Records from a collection
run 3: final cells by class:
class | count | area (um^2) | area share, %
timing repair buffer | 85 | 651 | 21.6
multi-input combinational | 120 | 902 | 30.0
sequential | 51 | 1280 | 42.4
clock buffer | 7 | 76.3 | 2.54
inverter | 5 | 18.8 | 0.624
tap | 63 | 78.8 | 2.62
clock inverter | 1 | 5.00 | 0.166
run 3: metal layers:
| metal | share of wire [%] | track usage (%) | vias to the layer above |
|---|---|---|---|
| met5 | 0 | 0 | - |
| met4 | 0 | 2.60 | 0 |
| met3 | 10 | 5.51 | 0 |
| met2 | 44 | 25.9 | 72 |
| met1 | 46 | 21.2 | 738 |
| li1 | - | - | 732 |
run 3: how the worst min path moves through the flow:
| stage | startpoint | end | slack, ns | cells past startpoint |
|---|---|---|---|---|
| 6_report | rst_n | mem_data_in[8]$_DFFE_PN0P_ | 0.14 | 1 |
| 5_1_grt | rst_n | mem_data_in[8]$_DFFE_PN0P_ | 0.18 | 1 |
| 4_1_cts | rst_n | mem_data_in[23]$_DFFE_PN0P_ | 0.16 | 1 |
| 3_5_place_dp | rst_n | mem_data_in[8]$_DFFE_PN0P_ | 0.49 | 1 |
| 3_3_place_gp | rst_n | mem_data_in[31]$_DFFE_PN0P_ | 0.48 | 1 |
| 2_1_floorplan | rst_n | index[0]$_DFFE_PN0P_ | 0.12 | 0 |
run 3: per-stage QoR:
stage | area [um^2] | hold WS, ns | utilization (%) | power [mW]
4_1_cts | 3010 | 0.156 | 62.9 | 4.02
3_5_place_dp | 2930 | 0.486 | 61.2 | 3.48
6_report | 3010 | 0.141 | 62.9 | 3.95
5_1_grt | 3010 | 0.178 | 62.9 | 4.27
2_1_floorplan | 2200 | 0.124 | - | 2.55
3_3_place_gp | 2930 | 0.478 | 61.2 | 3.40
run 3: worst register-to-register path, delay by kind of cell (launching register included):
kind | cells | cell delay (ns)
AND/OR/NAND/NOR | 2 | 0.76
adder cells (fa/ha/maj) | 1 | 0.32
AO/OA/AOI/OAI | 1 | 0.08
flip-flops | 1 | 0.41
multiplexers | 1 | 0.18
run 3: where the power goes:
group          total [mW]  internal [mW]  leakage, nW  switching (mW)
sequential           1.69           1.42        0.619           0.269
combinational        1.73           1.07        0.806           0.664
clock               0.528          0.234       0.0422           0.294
===== src/rtl/prng_req_arbiter.sv =====
// Shares one free-running PRNG word stream between NUM_REQ consumers: discards
// WARMUP words after reset/reseed, then grants each fresh word to one requester round-robin.
module prng_arb_lane #(
  parameter int PTR_W = 2,
  parameter int IDX   = 0
) (
  input  logic [PTR_W-1:0] rr_ptr_i,
  input  logic             req_i,
  output logic             hi_o
);
  // Request at or above the round-robin pointer: wins before any wrapped-around request.
  assign hi_o = req_i & ({1'b0, rr_ptr_i} <= (PTR_W+1)'(IDX));
endmodule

_Work item_
Please output every line shown above exactly.

_Your response_
run 3: final cells by class:
class | count | area (um^2) | area share, %
timing repair buffer | 85 | 651 | 21.6
multi-input combinational | 120 | 902 | 30.0
sequential | 51 | 1280 | 42.4
clock buffer | 7 | 76.3 | 2.54
inverter | 5 | 18.8 | 0.624
tap | 63 | 78.8 | 2.62
clock inverter | 1 | 5.00 | 0.166
run 3: metal layers:
| metal | share of wire [%] | track usage (%) | vias to the layer above |
|---|---|---|---|
| met5 | 0 | 0 | - |
| met4 | 0 | 2.60 | 0 |
| met3 | 10 | 5.51 | 0 |
| met2 | 44 | 25.9 | 72 |
| met1 | 46 | 21.2 | 738 |
| li1 | - | - | 732 |
run 3: how the worst min path moves through the flow:
| stage | startpoint | end | slack, ns | cells past startpoint |
|---|---|---|---|---|
| 6_report | rst_n | mem_data_in[8]$_DFFE_PN0P_ | 0.14 | 1 |
| 5_1_grt | rst_n | mem_data_in[8]$_DFFE_PN0P_ | 0.18 | 1 |
| 4_1_cts | rst_n | mem_data_in[23]$_DFFE_PN0P_ | 0.16 | 1 |
| 3_5_place_dp | rst_n | mem_data_in[8]$_DFFE_PN0P_ | 0.49 | 1 |
| 3_3_place_gp | rst_n | mem_data_in[31]$_DFFE_PN0P_ | 0.48 | 1 |
| 2_1_floorplan | rst_n | index[0]$_DFFE_PN0P_ | 0.12 | 0 |
run 3: per-stage QoR:
stage | area [um^2] | hold WS, ns | utilization (%) | power [mW]
4_1_cts | 3010 | 0.156 | 62.9 | 4.02
3_5_place_dp | 2930 | 0.486 | 61.2 | 3.48
6_report | 3010 | 0.141 | 62.9 | 3.95
5_1_grt | 3010 | 0.178 | 62.9 | 4.27
2_1_floorplan | 2200 | 0.124 | - | 2.55
3_3_place_gp | 2930 | 0.478 | 61.2 | 3.40
run 3: worst register-to-register path, delay by kind of cell (launching register included):
kind | cells | cell delay (ns)
AND/OR/NAND/NOR | 2 | 0.76
adder cells (fa/ha/maj) | 1 | 0.32
AO/OA/AOI/OAI | 1 | 0.08
flip-flops | 1 | 0.41
multiplexers | 1 | 0.18
run 3: where the power goes:
group          total [mW]  internal [mW]  leakage, nW  switching (mW)
sequential           1.69           1.42        0.619           0.269
combinational        1.73           1.07        0.806           0.664
clock               0.528          0.234       0.0422           0.294
===== src/rtl/prng_req_arbiter.sv =====
// Shares one free-running PRNG word stream between NUM_REQ consumers: discards
// WARMUP words after reset/reseed, then grants each fresh word to one requester round-robin.
module prng_arb_lane #(
  parameter int PTR_W = 2,
  parameter int IDX   = 0
) (
  input  logic [PTR_W-1:0] rr_ptr_i,
  input  logic             req_i,
  output logic             hi_o
);
  // Request at or above the round-robin pointer: wins before any wrapped-around request.
  assign hi_o = req_i & ({1'b0, rr_ptr_i} <= (PTR_W+1)'(IDX));
endmodule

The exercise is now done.